Bujârî, Adhân 55. Véase también: Ahmad Ibn Hanbal, Musnad, II. 355,
Transmisor
537.
Explicación
Los imanes mencionados en el hadiz son tanto los imanes que dirigen la oración como
los gobernadores y emires. Pues aunque hoy en día los funcionarios de la mezquita dirijan la oración,
esta tarea corresponde en primer lugar a los gobernantes del Estado. El siguiente hadiz
aclara nuestro tema. El Noble Mensajero (la paz y las bendiciones sean con él) dijo:
“Después de mí,
algunos
gobernadores
asumirán
vuestros asuntos. Escuchad
y obedeced sus palabras que se ajusten a la verdad y la realidad.
Orad también detrás de ellos. Si actúan bien,
será en su propio beneficio;
pero si actúan mal,
será en su perjuicio.”
[Dāraquṭnī, Sunan, ʿĪdayn, Sifat man tajūzu ṣ-ṣalātu maʿahu wa ṣ-ṣalātu ʿalayh, II, (551)].
La expresión “dirigir la oración correctamente”, que hemos traducido como “cumplir con todas las condiciones”,
también ha sido entendida por algunos como “dirigir la oración a su debido tiempo”. De hecho, algunos califas omeyas solían retrasar mucho las oraciones.
El Profeta (la paz y las bendiciones sean con él) informó en varios hadices:
“Algunos emires que vendrán después de mí retrasarán las oraciones más allá de su tiempo.”
Después de informar de esta situación, recomendó realizar la oración (en casa o en la mezquita) a su debido tiempo,
y si el emir llegaba antes de que la congregación se dispersara y dirigía la oración, para evitar que surgiera una discordia del tipo “¿Por qué no rezas detrás del gobernador o emir?”,
aconsejó repetir la misma oración con él y aclaró que esta segunda oración sería voluntaria (nafl). (Muslim, Masājid 26. 238, 241, 243, 244; Nasāʾī, Imāmah 55). La frase “si cometen un error” en la traducción del hadiz debe entenderse, según lo explicado arriba, como que si el imán dirige la oración de manera incompleta, ya sea intencionadamente o por error, o si la retrasa y no la realiza a su debido tiempo.

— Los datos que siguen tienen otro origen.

File: src/rtl/lfu_pkg.sv
// ----------------------------------------------------------------------------
// lfu_pkg
// shared types and constants of the lfu cache with lru tie-break
// ----------------------------------------------------------------------------
package lfu_pkg;

  localparam logic [31:0] SAT32     = 32'hFFFF_FFFF;
  localparam logic [31:0] NOT_FOUND = 32'hFFFF_FFFF;
  localparam logic        REQ_GET   = 1'b0;
  localparam logic        REQ_PUT   = 1'b1;

  typedef struct packed {
    logic        req_type;
    logic [31:0] lookup_key;
    logic [31:0] write_value;
  } req_t;

  typedef struct packed {
    logic        found;
    logic [31:0] read_value;
    logic        evicted;
    logic [31:0] evicted_key;
  } rsp_t;

  // candidate carried along the chain during the victim sweep
  typedef struct packed {
    logic        valid;
    logic [31:0] count;
    logic [31:0] stamp;
    logic [31:0] key;
  } cand_t;

  // command from the controller to every cell
  typedef struct packed {
    logic        wr_hit;    // update hit entry
    logic        wr_new;    // write new entry at target cell
    logic        set_value; // hit on put: overwrite value
    logic [31:0] key;
    logic [31:0] value;
    logic [31:0] clock;     // advanced clock value
  } cmd_t;

  typedef enum logic [1:0] {
    ST_IDLE,
    ST_SWEEP,
    ST_WRITE,
    ST_DONE
  } state_e;

  function automatic logic [31:0] sat_inc(input logic [31:0] v);
    return (v == SAT32) ? v : v + 32'd1;
  endfunction

  // true when a should be evicted before b
  function automatic logic evicts_before(input cand_t a, input cand_t b);
    if (!b.valid) return a.valid;
    if (!a.valid) return 1'b0;
    if (a.count != b.count) return a.count < b.count;
    if (a.stamp != b.stamp) return a.stamp < b.stamp;
    return $signed(a.key) < $signed(b.key);
  endfunction

endpackage

File: src/rtl/lfu_cell.sv
// ----------------------------------------------------------------------------
// lfu_cell
// one cache entry: matches the key and passes the running victim on
// ----------------------------------------------------------------------------
module lfu_cell import lfu_pkg::*; (
  input  logic        clk_i,
  input  logic        rst_ni,
  input  logic [31:0] key_i,
  input  cand_t       cand_i,
  output cand_t       cand_o,
  input  cmd_t        cmd_i,
  input  logic        hit_sel_i,
  input  logic        new_sel_i,
  output logic        valid_o,
  output logic        match_o,
  output logic [31:0] key_o,
  output logic [31:0] value_o
);

  logic        valid_q;
  logic [31:0] key_q, value_q, count_q, stamp_q;
  cand_t       mine;

  assign valid_o = valid_q;
  assign key_o   = key_q;
  assign value_o = value_q;
  assign match_o = valid_q && (key_q == key_i);

  always_comb begin
    mine.valid = valid_q;
    mine.count = count_q;
    mine.stamp = stamp_q;
    mine.key   = key_q;
  end

  // registered hand-off to the neighbour
  always_ff @(posedge clk_i or negedge rst_ni) begin
    if (!rst_ni) begin
      cand_o <= '0;
    end else begin
      cand_o <= evicts_before(mine, cand_i) ? mine : cand_i;
    end
  end

  always_ff @(posedge clk_i or negedge rst_ni) begin
    if (!rst_ni) begin
      valid_q <= 1'b0;
    end else if (cmd_i.wr_new && new_sel_i) begin
      valid_q <= 1'b1;
    end
  end

  always_ff @(posedge clk_i) begin
    if (cmd_i.wr_new && new_sel_i) begin
      key_q   <= cmd_i.key;
      value_q <= cmd_i.value;
      count_q <= 32'd1;
      stamp_q <= cmd_i.clock;
    end else if (cmd_i.wr_hit && hit_sel_i) begin
      if (cmd_i.set_value) value_q <= cmd_i.value;
      count_q <= sat_inc(count_q);
      stamp_q <= cmd_i.clock;
    end
  end

endmodule

File: config.mk
export PLATFORM = sky130hd
export DESIGN_NAME = lfu_cell
export DESIGN_NICKNAME = d
export VERILOG_FILES = /design/src/rtl/lfu_pkg.sv /design/src/rtl/lfu_cell.sv
export SDC_FILE = /design/constraint.sdc
export NUM_CORES = 1
export LEC_CHECK = 0
export BUFFER_PORTS_ARGS = -buffer_cell sky130_fd_sc_hd__buf_2
export CAP_MARGIN = 10
export CORE_AREA = 8 8 199 201
export CTS_CLUSTER_DIAMETER = 200
export DETAILED_ROUTE_END_ITERATION = 6
export DIE_AREA = 0 0 207 209
export PLACE_DENSITY = 0.67
export SYNTH_ARGS = -nofsm -noshare
export SYNTH_HDL_FRONTEND = slang
export SYNTH_SLANG_ARGS = --single-unit
File: constraint.sdc
create_clock -name clk_i -period 3.95 [get_ports clk_i]
set_clock_uncertainty 0.15 [all_clocks]
set_input_delay 0.5925 -clock clk_i [delete_from_list [all_inputs] [get_ports clk_i]]
set_output_delay 0.5925 -clock clk_i [all_outputs]
set_load 0.02 [all_outputs]
Word-level counts from Yosys, hierarchy flattened
Index checks and enable logic that the tools add are counted.

word-level totals
  flip-flop bits (word level) = 226
  input port bits = 232
  output and inout port bits = 163
  word-level logic and storage cells = 48

cells by class
  $add $sub $neg = 1
  order comparisons = 3
  eq/ne operators = 4
  mux-type cells = 23
  bitwise logic cells = 1
  reductions and logical operators = 7

operator list
  cell                                            count
  2-to-1 mux 32 bit                               5
  2-to-1 mux 97 bit                               1
  less-than comparator 32 bit                     3
  inequality test 32 bit                          2
  adder 32 x 1 -> 32 bit (second input constant)  1
  equality test 32 bit                            1
  equality test 32 bit (second input constant)    1
  2-to-1 mux 1 bit                                17
  AND reduction 2 bit                             2
  nonzero test 2 bit                              2
  logical AND 1 bit                               3
  inverter 1 bit                                  1

Depth between registers and ports, before layout
Gate-level depths: netlist (run 1).

  depth after elaboration = 12
  gate-level depth with buffers = 13
  gate-level depth less buffers = 9

Worst setup path before layout (run 1)
No wires, ideal clock.

  path type = input to register
  start = input cand_i[87] (netlist bit)
  end = register cand_o[56] (netlist bit)
  setup time = 0.141 ns
  data arrival time = 2.744 ns
  slack = 0.914 ns
  stages = 11
  path buffers = 2
  path through = inv_1 > ha_1 > a2111oi_2 > o21ai_0 > o32a_1 > or3_1 > o21ai_2 > o211a_1 > buf_4 > buf_4 > o311ai_2

between the ends
  cells in the longest elaborated chain, start to end = 8
  elaborated cells on any way between the ends = 12
  classes of those cells = order compare (1); eq/ne (1); mux (10)

RTL lines
  item                                                                   line                          text
  from (decl)                                                            lfu_cell.sv:9                 input cand_t cand_i,
  less-than comparator 32 bit or inequality test 32 bit (tied branches)  lfu_pkg.sv:58                 if (a.count != b.count) return a.count < b.count;
  2-to-1 mux 1 bit                                                       lfu_pkg.sv:58
  2-to-1 mux 1 bit (on tied branches)                                    lfu_pkg.sv:59, lfu_pkg.sv:58
  2-to-1 mux 1 bit (on tied branches)                                    lfu_pkg.sv:60, lfu_pkg.sv:57
  2-to-1 mux 1 bit (*)                                                   lfu_pkg.sv:59                 if (a.stamp != b.stamp) return a.stamp < b.stamp;
  2-to-1 mux 1 bit (*)                                                   lfu_pkg.sv:58
  2-to-1 mux 1 bit (*)                                                   lfu_pkg.sv:57                 if (!a.valid) return 1'b0;
  2-to-1 mux 97 bit (*)                                                  lfu_cell.sv:41                cand_o <= evicts_before(mine, cand_i) ? mine : cand_i;
  to (signal assigned)                                                   lfu_cell.sv:41
  to (decl)                                                              lfu_cell.sv:10                output cand_t cand_o,

Mark *: on every way between the ends. The rest lies on a longest branch, timed or not. The select of a mux whose other input is x is not followed.
A chain may end at the register's enable or synchronous reset.

Worst setup path in the final report (run 1)
  start = register key_q[0] (netlist: key_o[0])
  end = output match_o

between the ends
  cells in the longest elaborated chain, start to end = 2

RTL lines
  item                    line            text
  from (decl)             lfu_cell.sv:21  logic [31:0] key_q, value_q, count_q, stamp_q;
  from (signal assigned)  lfu_cell.sv:55  key_q <= cmd_i.key;
  equality test 32 bit    lfu_cell.sv:27  assign match_o = valid_q && (key_q == key_i);
  logical AND 1 bit       lfu_cell.sv:27
  to (decl)               lfu_cell.sv:15  output logic match_o,

Every way passes these cells.

==> results.py, run 1 <==
metrics = {
    "floorplan": {
        "rows": 70,
        "pin_count": 395,
        "die_area_um2": 43300,
        "die_x_um": 207,
        "core_um2": 36300,
        "die_h_um": 209,
        "start_util_pct": 34.6,
    },
    "logic_synthesis": {
        "yosysWarnings": 0,
        "synthSimpleGateAreaFrac_pct": 11.1,
        "synthAdderAreaFrac_pct": 9.59,
        "ys_async_sr_fraction_pct": 43.4,
        "synth_nets": 1458,
        "netlist_area_um2": 12500,
        "synth_edf_count": 96,
        "synth_top_family_by_area": "compound AO/OA/AOI/OAI gates",
        "synth_top_flop_cell": "dfrtp_1",
        "syn_inst": 1130,
        "synth_xor_area_share_pct": 4.19,
        "ys_ff_latch": 226,
        "yosysSeqAreaShare_pct": 47.7,
        "ys_types": 58,
        "synth.avg_cell_area_um2": 11.1,
        "synth-compound-area-share_pct": 20.6,
        "synth_mux_area_share_pct": 0.0799,
    },
    "worst_setup_path": {
        "critPathCaptureType": "output port",
        "crit_type": "flop to output port",
        "critPathLaunchType": "flop",
        "crit_chain": "xnor2_1 > nand4_1 > nor4_1 > nand4_1 > nor4_1 > buf_2",
        "crit_arrival_ns": 2.80,
        "crit_buf_inv": 1,
        "path_delay_family": "simple AND/OR/NAND/NOR gates",
        "crit_path_max_incr_delay_ns": 0.52,
        "required_ns": 3.21,
        "crit_fanout": 5,
        "cp_slowest_cell": "edfxtp_1",
    },
    "power_and_ir_drop": {
        "ir_worst_vdd_mv": 0.239,
        "powerDensity_nw_per_um2": 391,
        "leakagePower_nw": 7.09,
    },
    "routing": {
        "finalWirelength_um": 46300,
        "post-route-drc-count": 0,
        "ant_nets": 0,
        "vias_per_cell": 5.62,
        "first_pass_iters": 5,
        "drtIter0Drc": 794,
        "vias": 11136,
        "wl_per_cell_um": 23.4,
    },
    "clock_network": {
        "cts.sinks": 226,
        "clk_path_buf_depth": 3,
        "clock_latency_ns": 0.55,
        "htreeDepth": 1,
        "cts_tree": "done",
        "numCtsBuffers": 28,
        "root_buffer": "clkbuf_16",
        "clk_pin_slew_ns": 0.06,
    },
    "placement": {
        "place_congestion": 0.869,
        "portBuffers": 394,
        "place_ws_ns": 0.262,
        "dpl.hpwl_um": 33700,
    },
    "grt": {
        "overflow": 0,
        "grt_pass1_vias": 11614,
        "grt_busiest_layer": "met2",
        "use_met1_pct": 25.9,
        "grt_first_pass_wirelength_um": 71300,
        "grt_util_all_layers_pct": 20.5,
        "grt_max_degree": 101,
        "met2_usage_pct": 36.1,
        "gr-usage-met3_pct": 4.00,
        "antenna_found_initial": 2,
    },
    "timing": {
        "hold_viol": 0,
        "finalSetupViolations": 0,
        "worst_pin_slew_ns": 0.793,
        "rsz0062_at_grt": "false",
        "min_period_over_period_pct": 89.7,
        "fin_crit_ns": 3.54,
        "fin_ws_ns": 0.409,
        "fmax_mhz": 282,
        "timing.setup.tns_ns": 0,
        "slew-limit-headroom_pct": 46.7,
        "slew_violations": 0,
    },
    "finish": {
        "final_nets": 1818,
        "drive_above_1_share_pct": 33.7,
        "nFillCells": 3450,
        "area_growth_pct": 26.9,
        "layout_common_cells": "buf_2 (393), nand3_1 (113), inv_1 (106)",
        "final_common_cell": "buf_2",
    },
    "hold_path": {
        "hp-class": "primary input to flop",
    },
    "flow_run": {
        "drv_cap": 0,
    },
    "outcome": {
        "status": "finished, final reports clean",
    },
}
==> synth_stat cells, types with 6 or more instances <==
| master | n | share of area, % |
|---|---|---|
| ha_1 | 96 | 9.6 |
| nand3_1 | 113 | 4.5 |
| clkbuf_1 | 67 | 2.0 |
| and4_1 | 7 | 0.49 |
| buf_4 | 6 | 0.36 |
| o21ai_0 | 18 | 0.72 |
| o2111ai_1 | 96 | 6.7 |
| buf_6 | 11 | 0.99 |
| nand4_1 | 37 | 1.8 |
| a21oi_1 | 29 | 1.2 |
| nand2_1 | 27 | 0.81 |
| and3_1 | 6 | 0.30 |
| dfxtp_1 | 32 | 5.1 |
| edfxtp_1 | 96 | 23 |
| dfrtp_1 | 98 | 20 |
| o311ai_0 | 57 | 4.0 |
| xnor2_1 | 41 | 2.9 |
| xor2_1 | 19 | 1.3 |
| nor4_1 | 8 | 0.40 |
| o311ai_2 | 40 | 5.2 |
| a211oi_1 | 10 | 0.60 |
| inv_1 | 107 | 3.2 |
| nor2_1 | 42 | 1.3 |
| a21o_1 | 7 | 0.42 |
==> final timing paths <==
path / startpoint / end / slack (ns) / cells past startpoint
max in group asynchronous: rst_ni / cand_o[83] / 2.66 / 3
min in group asynchronous: rst_ni / cand_o[44] / 0.52 / 3
worst max-delay path: key_o[0] / match_o / 0.41 / 6
worst min register to register: count_q[29] / count_q[29] / 0.42 / 2
worst min-delay path: cmd_i[2] / stamp_q[2] / 0.07 / 1
worst max register to register: key_o[29] / cand_o[43] / 0.57 / 9
==> layer usage <==
layer  vias to the layer above  wire length (µm)
met5                         -                10
met3                        50              3060
met4                         2               726
met2                       452             23300
met1                      5499             19300
li1                       5133                 -
==> per-stage QoR <==
stage / power (mW) / instances / utilization, % / hold slack (ns) / cell area, µm²
2_1_floorplan: 3.30 / 1130 / - / 0.147 / 12500
3_3_place_gp: 3.76 / 1927 / 41.4 / 0.391 / 15000
3_5_place_dp: 3.79 / 1927 / 41.4 / 0.411 / 15000
4_1_cts: 6.29 / 1980 / 43.8 / 0.0343 / 15900
5_1_grt: 6.48 / 1981 / 43.9 / 0.0426 / 15900
6_report: 6.22 / 1981 / 43.9 / 0.0654 / 15900
==> layout make-up <==
cell class / count / area [µm²] / area share, %
diodes: 1 / 2.50 / 0.0157
clock buffers: 41 / 801 / 5.04
clock inverters: 11 / 83.8 / 0.527
inverters: 107 / 402 / 2.53
multi-input cells: 708 / 5760 / 36.2
flip-flops and latches: 226 / 5980 / 37.6
well taps: 468 / 586 / 3.68
repair buffers: 419 / 2290 / 14.4
==> sequential cells by signal (all words and copies together), names as in the netlist <==
name     cells
key_o       32
cand_o      97
valid_o      1
value_o     32
stamp_q     32
count_q     32
==> where the power goes <==
group | total, mW | switching, mW | internal, mW
Sequential | 2.75 | 0.126 | 2.63
Clock | 2.49 | 1.02 | 1.47
Combinational | 0.981 | 0.618 | 0.363
Total | 6.22 | 1.76 | 4.46
==> timing repair <==
| action | in CTS | in global routing |
|---|---|---|
| buffers inserted | 0 | 0 |
| endpoints found under the hold margin | 46 | 0 |
| hold buffers | 1 | 0 |
| gates resized for setup | 0 | 0 |
==> kinds of logic (layout without fill, tap and decap cells) <==
group,count (synthesis),in the layout
XOR/XNOR,60,60
multiplexers,1,1
flip-flops,226,226
other,0,1
adder cells (fa/ha/maj),96,96
buffers and inverters,196,578
AO/OA/AOI/OAI,284,284
AND/OR/NAND/NOR,267,267
Note: power is estimated with default switching activity, not from simulation.
==> inputs of run 2 (changes only) <==
--- a/config.mk
+++ b/config.mk
@@ -7,11 +7,11 @@
 export LEC_CHECK = 0
 export BUFFER_PORTS_ARGS = -buffer_cell sky130_fd_sc_hd__buf_2
 export CAP_MARGIN = 10
-export CORE_AREA = 8 8 199 201
+export CORE_AREA = 2 2 193 195
 export CTS_CLUSTER_DIAMETER = 200
+export CTS_CLUSTER_SIZE = 14
 export DETAILED_ROUTE_END_ITERATION = 6
-export DIE_AREA = 0 0 207 209
-export PLACE_DENSITY = 0.67
+export DIE_AREA = 0 0 195 197
 export SYNTH_ARGS = -nofsm -noshare
 export SYNTH_HDL_FRONTEND = slang
 export SYNTH_SLANG_ARGS = --single-unit
==> run 2 against run 1 <==
The run now ends with hold timing left. Final area decreased by 1.7%. Worst setup slack improved by 0.029 ns. Sequential share of layout area up 0.65 points. Worst hold slack got worse by 0.090 ns. Count of clock-buffer cells in the layout is 6 lower. Combinational power is 0.4% lower. First-iteration DRC count fell by 25%. Routed wire length shrank 6.1%. Global-route usage grew 1.5 points. Maximum frequency up 0.84%. Largest cell class unchanged. Largest power group unchanged.
==> results.py, run 2 (synthesis gave the netlist of run 1 again) <==
metrics = {
    "grt": {
        "grt_first_pass_wirelength_um": 66000,
        "grt_pass1_vias": 10846,
        "antenna_found_initial": 1,
        "grt_util_all_layers_pct": 22.1,
        "overflow": 0,
        "grt_max_degree": 129,
    },
    "power_and_ir_drop": {
        "switchingPower_mw": 1.66,
        "pwr-share-comb_pct": 17.3,
        "seq_power_share_pct": 48.6,
        "power.internal_mw": 3.98,
        "pwr-share-clk_pct": 34.1,
        "ir_worst_vdd_mv": 0.265,
        "sw_frac_of_total_pct": 29.4,
        "powerDensity_nw_per_um2": 361,
        "leakagePower_nw": 6.94,
    },
    "clock_network": {
        "numCtsBuffers": 20,
        "root_buffer": "clkbuf_16",
        "cts_tree": "done",
        "cts_repair_resize_count": 0,
        "cts_setup_buffers": 0,
        "clk_path_buf_depth": 3,
        "cts_hold_buf": 0,
        "clock_latency_ns": 0.52,
        "cts.sinks": 226,
        "clk_pin_slew_ns": 0.07,
        "htreeDepth": 1,
    },
    "outcome": {
        "violations": "hold timing",
        "status": "finished, violations left",
    },
    "routing": {
        "wl_per_cell_um": 22.1,
        "top_layer_used": "met4",
        "wl_met3_um": 2630,
        "finalWirelength_um": 43500,
        "post-route-drc-count": 0,
        "drtIter0Drc": 595,
        "wl_met1_um": 18400,
        "ant_nets": 0,
        "vias": 10963,
        "first_pass_iters": 5,
        "vias_per_cell": 5.58,
        "wl_met2_um": 21600,
    },
    "floorplan": {
        "pin_count": 395,
        "die_area_um2": 38400,
        "die_h_um": 197,
        "rows": 70,
        "die_x_um": 195,
        "core_um2": 36300,
        "start_util_pct": 34.6,
    },
    "worst_setup_path": {
        "ff2ff_path_depth": 9,
        "crit_path_max_incr_delay_ns": 0.56,
        "required_ns": 3.21,
        "r2r_end": "cand_o[39]",
        "crit_type": "flop to output port",
        "rrSetupSlack_ns": 0.59,
        "critPathCaptureType": "output port",
        "critPathLaunchType": "flop",
        "cp-startpoint": "key_o[0]",
        "reg2reg_from": "count_q[23]",
        "crit_chain": "xnor2_1 > nand4_1 > nor4_1 > nand4_1 > nor4_1 > buf_2",
        "crit_fanout": 5,
        "crit_arrival_ns": 2.77,
        "cp_slowest_cell": "edfxtp_1",
    },
    "flow_run": {
        "drv_cap": 0,
    },
    "finish": {
        "final_area_um2": 15600,
        "drive_above_1_share_pct": 33.0,
        "nFillCells": 3523,
        "final_nets": 1810,
        "final_common_cell": "buf_2",
        "final-instance-count-excl-fill": 1964,
        "layout_common_cells": "buf_2 (393), nand3_1 (113), inv_1 (106)",
        "num_antenna_cells": 0,
        "largest_reg_flops": 97,
        "top_register": "cand_o",
        "area_growth_pct": 24.7,
    },
    "placement": {
        "placed_cells": 1928,
        "portBuffers": 394,
        "place_congestion": 0.840,
        "dpl.hpwl_um": 30900,
        "dpl_cell_area_um2": 15000,
        "place_ws_ns": 0.367,
    },
    "timing": {
        "fin_crit_ns": 3.51,
        "timing.setup.tns_ns": 0,
        "finalSetupViolations": 0,
        "timing.hold.ws_ns": -0.0242,
        "fmax_mhz": 285,
        "slew_violations": 0,
        "min_period_over_period_pct": 88.9,
        "rsz0062_at_grt": "false",
        "slew-limit-headroom_pct": 43.5,
        "hold_viol": 6,
        "worst_pin_slew_ns": 0.839,
        "fin_ws_ns": 0.438,
    },
    "hold_path": {
        "hp-class": "primary input to async pin",
    },
}
[run 2: through the flow]
stage                     power [mW]  utilization [%]  hold WS [ns]
after global placement          3.75             41.5         0.397
after floorplan                 3.30                -         0.147
after detailed placement        3.77             41.5         0.403
after CTS                       5.71             43.1       0.00265
final                           5.64             43.1       -0.0242
after global routing            5.90             43.1        0.0127
[run 2: worst max-delay path by stage]
stage,end,cells after the start
2_1_floorplan,cand_o[56],11
5_1_grt,match_o,6
3_5_place_dp,cand_o[18],11
3_3_place_gp,cand_o[24],11
6_report,match_o,6
4_1_cts,match_o,6
[run 2: final cells by class]
class | instances | area, µm² | share of cell area [%]
multi-input combinational | 708 | 5760 | 36.9
inverter | 107 | 402 | 2.57
sequential | 226 | 5980 | 38.2
tap | 468 | 586 | 3.75
clock inverter | 1 | 16.3 | 0.104
timing repair buffer | 419 | 2310 | 14.8
clock buffer | 35 | 578 | 3.70
[run 2: metal layers]
layer  track usage (%)  vias up
li1                  -     5103
met1              29.0     5363
met2              38.2      442
met3              3.32       55
met4              5.34        0
met5                 0        -
[run 2: power groups by stage]
stage	Clock (mW)	Combinational, mW	Sequential (mW)
finish	1.92	0.977	2.74
global route	2.07	1.07	2.76
CTS	1.98	0.988	2.74
detailed placement	0	0.983	2.79
global placement	0	0.961	2.79
floorplan	0	0.392	2.91
[run 2: worst max-delay path: cells and delay by family (launching register included)]
kind,cells,cell delay (ns)
xor gates and xnor gates,1,0.37
buffers and inverters,1,0.27
DFF,1,0.56
and+or+nand+nor,4,1.04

Así pues, el error del imán no repercute en la congregación.
La congregación no es responsable de los aspectos en los que desconoce la falta del imán y, por tanto, no tiene posibilidad de corregirla.
Si la persona que sigue al imán se da cuenta de su error y llega a la conclusión de que la oración no es válida por ese motivo, según los ḥanafíes,
debe repetir esa oración.
Lecciones que aprendemos del hadiz
- La oración del imán es la oración de la congregación.
- Si los imanes dirigen la oración de manera completa y sin defecto, la recompensa es tanto para el imán como para la congregación. Si el imán comete un error, la congregación no es responsable de ello.
- Ser imán implica una gran responsabilidad.